Beneath this line are the data; copy exactly the part of them that opens with the line containing "wr_hi | commit;" and closes with the line containing "hi_q <= hi_nx;", and only that part.

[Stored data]
== Segment start ==
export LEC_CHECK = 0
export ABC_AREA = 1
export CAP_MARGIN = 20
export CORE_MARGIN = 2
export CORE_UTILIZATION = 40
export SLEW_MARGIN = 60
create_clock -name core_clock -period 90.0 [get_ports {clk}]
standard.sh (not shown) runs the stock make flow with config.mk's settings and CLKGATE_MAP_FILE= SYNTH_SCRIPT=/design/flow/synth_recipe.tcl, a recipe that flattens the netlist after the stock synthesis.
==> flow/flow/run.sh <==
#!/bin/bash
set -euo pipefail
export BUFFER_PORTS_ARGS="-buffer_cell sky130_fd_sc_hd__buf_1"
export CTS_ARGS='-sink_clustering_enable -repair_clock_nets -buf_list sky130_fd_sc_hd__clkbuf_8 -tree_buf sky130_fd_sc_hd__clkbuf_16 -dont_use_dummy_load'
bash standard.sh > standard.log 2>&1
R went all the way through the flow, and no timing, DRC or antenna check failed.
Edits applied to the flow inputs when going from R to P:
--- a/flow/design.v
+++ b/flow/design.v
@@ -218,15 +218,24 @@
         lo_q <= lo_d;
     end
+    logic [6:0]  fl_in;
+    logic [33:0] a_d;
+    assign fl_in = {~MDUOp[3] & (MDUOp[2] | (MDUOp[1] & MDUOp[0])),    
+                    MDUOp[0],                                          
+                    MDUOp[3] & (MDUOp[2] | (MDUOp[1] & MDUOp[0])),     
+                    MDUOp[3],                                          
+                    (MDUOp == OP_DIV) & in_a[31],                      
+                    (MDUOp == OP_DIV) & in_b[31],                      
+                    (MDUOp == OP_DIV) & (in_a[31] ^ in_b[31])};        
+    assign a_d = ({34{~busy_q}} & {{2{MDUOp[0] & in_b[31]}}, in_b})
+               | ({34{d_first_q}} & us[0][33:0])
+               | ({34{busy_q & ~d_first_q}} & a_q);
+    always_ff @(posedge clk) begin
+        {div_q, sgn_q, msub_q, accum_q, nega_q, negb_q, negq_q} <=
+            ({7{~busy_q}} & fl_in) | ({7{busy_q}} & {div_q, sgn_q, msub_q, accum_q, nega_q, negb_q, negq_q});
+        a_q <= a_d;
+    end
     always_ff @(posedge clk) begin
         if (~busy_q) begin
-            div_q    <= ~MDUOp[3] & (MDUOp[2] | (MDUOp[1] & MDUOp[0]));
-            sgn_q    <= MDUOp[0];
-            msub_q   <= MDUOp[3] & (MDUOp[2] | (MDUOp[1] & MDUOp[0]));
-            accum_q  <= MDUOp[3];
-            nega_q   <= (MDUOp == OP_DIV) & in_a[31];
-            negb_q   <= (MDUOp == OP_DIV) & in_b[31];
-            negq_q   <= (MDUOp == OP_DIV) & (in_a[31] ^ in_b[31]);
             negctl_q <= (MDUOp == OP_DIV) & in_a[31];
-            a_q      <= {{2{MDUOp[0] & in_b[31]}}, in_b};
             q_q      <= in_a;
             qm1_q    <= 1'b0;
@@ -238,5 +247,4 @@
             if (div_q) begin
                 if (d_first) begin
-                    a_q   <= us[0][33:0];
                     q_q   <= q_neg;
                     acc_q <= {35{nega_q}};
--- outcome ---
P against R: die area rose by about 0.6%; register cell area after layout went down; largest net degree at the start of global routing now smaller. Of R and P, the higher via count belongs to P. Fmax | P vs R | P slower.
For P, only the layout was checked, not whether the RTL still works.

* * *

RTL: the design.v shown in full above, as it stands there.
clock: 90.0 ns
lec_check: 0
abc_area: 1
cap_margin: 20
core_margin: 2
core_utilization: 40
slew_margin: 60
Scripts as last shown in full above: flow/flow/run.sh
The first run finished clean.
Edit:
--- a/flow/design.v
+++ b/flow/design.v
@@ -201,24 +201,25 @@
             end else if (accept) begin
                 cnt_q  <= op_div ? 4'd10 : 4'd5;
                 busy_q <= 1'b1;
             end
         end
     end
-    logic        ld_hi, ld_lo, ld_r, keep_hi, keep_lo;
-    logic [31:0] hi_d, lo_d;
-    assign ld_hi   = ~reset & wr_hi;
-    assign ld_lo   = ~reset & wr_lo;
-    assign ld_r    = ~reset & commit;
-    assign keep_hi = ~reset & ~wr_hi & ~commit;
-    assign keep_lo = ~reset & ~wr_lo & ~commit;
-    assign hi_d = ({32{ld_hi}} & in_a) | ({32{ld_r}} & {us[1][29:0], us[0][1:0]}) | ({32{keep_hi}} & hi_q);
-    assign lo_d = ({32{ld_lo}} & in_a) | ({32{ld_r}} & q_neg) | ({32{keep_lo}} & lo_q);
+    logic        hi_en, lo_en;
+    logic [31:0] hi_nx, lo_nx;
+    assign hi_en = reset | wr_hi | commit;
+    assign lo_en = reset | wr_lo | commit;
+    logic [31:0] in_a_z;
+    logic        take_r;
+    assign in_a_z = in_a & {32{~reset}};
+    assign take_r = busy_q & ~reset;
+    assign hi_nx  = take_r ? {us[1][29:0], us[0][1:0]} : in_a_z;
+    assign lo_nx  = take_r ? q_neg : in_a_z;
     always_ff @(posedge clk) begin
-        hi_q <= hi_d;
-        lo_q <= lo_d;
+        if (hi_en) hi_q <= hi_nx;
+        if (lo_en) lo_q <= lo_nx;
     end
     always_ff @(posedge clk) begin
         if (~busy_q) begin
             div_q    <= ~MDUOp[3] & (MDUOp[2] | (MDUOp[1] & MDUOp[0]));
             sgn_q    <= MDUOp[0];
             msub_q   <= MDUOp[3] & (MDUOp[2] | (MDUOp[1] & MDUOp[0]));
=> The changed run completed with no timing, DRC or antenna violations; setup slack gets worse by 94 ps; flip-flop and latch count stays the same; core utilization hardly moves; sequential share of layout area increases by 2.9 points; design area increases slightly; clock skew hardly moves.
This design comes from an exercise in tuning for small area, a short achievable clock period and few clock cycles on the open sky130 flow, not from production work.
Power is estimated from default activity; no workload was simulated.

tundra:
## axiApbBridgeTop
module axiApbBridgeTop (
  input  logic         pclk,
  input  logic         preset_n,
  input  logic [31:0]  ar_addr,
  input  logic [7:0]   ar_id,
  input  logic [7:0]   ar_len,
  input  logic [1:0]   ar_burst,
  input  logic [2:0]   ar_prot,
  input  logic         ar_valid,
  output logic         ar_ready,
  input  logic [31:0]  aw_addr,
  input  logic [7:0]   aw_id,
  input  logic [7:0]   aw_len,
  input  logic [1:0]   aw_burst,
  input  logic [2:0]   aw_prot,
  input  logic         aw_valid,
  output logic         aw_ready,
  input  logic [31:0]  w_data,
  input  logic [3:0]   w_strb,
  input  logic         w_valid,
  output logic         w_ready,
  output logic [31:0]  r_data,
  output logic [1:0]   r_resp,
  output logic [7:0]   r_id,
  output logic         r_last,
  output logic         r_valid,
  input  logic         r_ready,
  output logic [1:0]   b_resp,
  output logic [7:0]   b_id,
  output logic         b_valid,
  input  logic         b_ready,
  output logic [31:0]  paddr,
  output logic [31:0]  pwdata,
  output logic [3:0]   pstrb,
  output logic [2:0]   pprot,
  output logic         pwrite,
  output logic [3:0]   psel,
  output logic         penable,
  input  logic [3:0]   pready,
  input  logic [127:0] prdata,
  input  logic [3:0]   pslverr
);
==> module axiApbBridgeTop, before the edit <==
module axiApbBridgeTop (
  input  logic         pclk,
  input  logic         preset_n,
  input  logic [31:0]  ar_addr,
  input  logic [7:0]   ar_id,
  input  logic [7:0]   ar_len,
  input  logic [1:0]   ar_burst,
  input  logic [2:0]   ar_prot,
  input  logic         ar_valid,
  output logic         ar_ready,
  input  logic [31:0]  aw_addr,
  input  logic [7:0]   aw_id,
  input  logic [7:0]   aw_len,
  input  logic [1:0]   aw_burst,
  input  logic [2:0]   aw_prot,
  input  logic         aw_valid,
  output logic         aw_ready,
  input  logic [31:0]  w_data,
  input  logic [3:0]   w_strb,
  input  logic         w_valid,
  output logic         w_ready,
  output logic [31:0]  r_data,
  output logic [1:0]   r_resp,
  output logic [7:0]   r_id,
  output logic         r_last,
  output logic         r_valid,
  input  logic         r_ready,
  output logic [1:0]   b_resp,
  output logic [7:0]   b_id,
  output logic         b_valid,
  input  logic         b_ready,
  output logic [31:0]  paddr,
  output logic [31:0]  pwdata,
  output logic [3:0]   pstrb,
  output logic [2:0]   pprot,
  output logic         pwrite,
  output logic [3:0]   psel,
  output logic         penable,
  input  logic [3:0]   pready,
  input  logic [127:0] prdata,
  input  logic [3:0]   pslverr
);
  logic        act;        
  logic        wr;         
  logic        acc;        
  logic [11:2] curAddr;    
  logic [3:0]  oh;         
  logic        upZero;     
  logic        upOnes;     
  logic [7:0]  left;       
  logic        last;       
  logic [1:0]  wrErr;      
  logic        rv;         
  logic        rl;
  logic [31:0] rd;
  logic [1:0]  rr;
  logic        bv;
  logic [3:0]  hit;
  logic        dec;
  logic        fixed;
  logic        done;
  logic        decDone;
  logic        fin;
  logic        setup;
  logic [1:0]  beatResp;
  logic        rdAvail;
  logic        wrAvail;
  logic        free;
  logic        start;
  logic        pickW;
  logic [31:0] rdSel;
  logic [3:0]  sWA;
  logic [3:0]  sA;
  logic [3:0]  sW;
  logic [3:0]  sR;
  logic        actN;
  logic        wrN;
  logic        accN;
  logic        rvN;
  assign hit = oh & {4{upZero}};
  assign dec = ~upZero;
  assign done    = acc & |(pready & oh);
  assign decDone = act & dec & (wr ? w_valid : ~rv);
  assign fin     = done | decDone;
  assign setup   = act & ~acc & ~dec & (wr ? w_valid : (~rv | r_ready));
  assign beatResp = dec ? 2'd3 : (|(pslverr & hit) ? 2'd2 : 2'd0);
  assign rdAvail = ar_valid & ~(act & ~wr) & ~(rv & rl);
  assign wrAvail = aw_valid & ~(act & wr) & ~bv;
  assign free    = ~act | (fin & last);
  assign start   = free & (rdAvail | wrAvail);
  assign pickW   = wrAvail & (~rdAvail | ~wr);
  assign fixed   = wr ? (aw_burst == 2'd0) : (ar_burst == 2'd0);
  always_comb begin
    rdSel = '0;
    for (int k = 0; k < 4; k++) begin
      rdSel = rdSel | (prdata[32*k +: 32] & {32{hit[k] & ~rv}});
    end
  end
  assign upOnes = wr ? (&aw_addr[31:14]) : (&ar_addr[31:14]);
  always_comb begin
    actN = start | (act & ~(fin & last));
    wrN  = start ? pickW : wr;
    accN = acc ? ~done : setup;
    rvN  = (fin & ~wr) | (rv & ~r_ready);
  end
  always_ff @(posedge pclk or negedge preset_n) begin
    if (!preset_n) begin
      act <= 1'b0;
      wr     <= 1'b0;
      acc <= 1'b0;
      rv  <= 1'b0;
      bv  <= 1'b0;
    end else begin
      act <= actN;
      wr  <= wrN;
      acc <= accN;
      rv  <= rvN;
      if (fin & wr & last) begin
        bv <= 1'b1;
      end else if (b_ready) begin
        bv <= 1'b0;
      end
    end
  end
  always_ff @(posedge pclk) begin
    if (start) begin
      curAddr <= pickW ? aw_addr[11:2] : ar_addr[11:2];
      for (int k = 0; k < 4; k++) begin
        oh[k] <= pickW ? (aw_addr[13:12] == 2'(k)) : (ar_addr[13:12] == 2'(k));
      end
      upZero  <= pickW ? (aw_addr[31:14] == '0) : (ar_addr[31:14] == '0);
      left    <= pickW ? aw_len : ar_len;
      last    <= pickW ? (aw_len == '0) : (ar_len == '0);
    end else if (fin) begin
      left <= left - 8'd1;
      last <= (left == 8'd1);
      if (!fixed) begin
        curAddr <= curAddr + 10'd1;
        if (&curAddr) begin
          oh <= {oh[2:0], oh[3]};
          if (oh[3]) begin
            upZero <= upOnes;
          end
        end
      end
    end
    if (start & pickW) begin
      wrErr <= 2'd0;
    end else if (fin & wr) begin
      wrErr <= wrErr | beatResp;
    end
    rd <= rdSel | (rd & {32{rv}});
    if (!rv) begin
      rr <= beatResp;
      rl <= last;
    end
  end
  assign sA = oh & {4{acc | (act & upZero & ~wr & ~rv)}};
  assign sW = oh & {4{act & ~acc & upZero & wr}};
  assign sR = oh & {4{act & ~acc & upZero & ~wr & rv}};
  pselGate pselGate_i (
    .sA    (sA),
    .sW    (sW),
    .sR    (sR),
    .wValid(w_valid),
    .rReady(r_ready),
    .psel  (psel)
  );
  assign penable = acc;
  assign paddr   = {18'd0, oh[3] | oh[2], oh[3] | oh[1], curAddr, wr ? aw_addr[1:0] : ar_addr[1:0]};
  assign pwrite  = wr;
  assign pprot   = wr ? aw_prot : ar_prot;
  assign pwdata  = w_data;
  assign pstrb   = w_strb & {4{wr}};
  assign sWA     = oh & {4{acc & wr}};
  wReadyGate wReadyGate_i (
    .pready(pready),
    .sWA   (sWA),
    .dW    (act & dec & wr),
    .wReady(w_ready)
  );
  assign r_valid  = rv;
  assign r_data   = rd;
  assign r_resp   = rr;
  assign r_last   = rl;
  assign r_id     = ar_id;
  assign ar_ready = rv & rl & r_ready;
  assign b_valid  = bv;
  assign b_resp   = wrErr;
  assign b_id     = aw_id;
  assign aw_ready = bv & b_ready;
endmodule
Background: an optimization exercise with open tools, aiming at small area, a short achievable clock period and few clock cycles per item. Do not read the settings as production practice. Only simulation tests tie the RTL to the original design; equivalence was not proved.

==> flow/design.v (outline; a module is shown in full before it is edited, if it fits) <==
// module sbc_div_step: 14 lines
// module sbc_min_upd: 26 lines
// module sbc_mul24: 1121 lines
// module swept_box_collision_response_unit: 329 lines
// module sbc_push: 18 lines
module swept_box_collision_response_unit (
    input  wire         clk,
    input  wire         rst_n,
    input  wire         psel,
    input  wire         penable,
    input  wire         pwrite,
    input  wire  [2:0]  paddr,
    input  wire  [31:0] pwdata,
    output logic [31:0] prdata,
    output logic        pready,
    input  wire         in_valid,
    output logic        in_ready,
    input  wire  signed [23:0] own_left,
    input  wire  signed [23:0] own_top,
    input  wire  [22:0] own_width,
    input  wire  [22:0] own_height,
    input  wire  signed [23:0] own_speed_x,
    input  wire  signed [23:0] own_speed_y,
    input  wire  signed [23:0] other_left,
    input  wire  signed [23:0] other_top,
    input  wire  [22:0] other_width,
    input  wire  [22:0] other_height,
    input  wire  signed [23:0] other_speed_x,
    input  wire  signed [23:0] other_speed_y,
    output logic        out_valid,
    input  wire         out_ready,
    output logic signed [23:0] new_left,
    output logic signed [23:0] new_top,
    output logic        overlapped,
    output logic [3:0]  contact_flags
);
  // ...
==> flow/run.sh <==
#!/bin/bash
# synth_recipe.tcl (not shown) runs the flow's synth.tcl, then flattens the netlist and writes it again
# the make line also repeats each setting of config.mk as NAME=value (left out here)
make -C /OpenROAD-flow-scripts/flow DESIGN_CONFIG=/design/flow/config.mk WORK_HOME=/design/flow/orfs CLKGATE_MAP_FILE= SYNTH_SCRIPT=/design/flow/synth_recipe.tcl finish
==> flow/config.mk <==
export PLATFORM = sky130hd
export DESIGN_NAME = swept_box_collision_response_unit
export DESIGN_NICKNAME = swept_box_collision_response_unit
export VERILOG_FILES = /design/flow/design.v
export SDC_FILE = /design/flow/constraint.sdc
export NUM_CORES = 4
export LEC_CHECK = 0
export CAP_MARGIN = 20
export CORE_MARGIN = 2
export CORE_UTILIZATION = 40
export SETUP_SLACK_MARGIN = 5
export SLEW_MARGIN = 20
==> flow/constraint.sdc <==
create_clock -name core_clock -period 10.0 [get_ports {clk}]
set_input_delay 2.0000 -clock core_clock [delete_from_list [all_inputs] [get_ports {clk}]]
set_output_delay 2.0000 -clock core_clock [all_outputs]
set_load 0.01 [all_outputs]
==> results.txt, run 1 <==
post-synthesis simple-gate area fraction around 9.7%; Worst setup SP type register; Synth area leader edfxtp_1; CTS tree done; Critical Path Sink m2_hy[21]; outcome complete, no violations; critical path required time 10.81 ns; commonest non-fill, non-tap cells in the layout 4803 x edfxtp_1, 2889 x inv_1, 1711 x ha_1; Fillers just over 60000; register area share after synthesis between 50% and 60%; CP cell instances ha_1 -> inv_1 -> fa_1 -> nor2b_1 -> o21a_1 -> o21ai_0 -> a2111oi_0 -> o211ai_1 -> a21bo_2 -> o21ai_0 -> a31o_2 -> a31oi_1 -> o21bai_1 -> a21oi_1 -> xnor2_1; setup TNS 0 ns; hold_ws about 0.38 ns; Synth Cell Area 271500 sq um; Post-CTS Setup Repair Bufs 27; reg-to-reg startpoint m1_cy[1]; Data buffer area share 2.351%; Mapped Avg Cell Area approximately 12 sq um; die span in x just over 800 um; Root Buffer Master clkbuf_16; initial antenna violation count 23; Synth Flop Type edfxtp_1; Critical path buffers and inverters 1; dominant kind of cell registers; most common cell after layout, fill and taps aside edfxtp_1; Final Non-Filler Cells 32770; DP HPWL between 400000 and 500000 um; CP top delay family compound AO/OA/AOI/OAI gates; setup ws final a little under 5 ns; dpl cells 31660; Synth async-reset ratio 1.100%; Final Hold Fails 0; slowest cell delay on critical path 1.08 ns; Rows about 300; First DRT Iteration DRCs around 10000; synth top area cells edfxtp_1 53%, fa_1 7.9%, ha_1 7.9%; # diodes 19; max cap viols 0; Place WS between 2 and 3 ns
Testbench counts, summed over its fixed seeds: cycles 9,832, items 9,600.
== Segment end ==
== Segment start ==
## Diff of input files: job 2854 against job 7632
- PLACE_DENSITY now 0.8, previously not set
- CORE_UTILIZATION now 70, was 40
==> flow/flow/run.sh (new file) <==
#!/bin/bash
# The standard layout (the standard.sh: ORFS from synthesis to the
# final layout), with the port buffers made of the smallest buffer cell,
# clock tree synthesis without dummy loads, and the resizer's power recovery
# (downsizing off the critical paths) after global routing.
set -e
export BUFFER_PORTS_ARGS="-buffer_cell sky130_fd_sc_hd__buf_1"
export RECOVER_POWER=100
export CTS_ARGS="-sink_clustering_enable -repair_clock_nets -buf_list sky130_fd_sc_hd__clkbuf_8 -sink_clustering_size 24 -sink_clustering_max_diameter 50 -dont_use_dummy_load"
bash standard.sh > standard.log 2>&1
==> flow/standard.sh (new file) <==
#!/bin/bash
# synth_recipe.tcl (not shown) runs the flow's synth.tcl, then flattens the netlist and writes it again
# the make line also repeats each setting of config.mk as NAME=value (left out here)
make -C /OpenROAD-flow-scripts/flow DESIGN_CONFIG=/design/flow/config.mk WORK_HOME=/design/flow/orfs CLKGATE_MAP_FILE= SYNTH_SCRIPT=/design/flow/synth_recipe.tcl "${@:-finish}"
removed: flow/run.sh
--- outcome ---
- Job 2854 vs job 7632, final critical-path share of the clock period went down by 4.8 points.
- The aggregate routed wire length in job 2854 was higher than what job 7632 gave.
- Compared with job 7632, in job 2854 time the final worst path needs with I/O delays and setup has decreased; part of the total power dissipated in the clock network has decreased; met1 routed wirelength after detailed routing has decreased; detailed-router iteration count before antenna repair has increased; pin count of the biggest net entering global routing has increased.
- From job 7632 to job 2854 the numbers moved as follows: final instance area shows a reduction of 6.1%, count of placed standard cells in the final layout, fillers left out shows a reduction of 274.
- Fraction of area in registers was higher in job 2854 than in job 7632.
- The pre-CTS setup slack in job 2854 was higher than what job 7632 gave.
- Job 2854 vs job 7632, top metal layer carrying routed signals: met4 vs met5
== Segment end ==
• _REPLY_:
+    assign hi_en = reset | wr_hi | commit;
+    assign lo_en = reset | wr_lo | commit;
+    logic [31:0] in_a_z;
+    logic        take_r;
+    assign in_a_z = in_a & {32{~reset}};
+    assign take_r = busy_q & ~reset;
+    assign hi_nx  = take_r ? {us[1][29:0], us[0][1:0]} : in_a_z;
+    assign lo_nx  = take_r ? q_neg : in_a_z;
     always_ff @(posedge clk) begin
-        hi_q <= hi_d;
-        lo_q <= lo_d;
+        if (hi_en) hi_q <= hi_nx;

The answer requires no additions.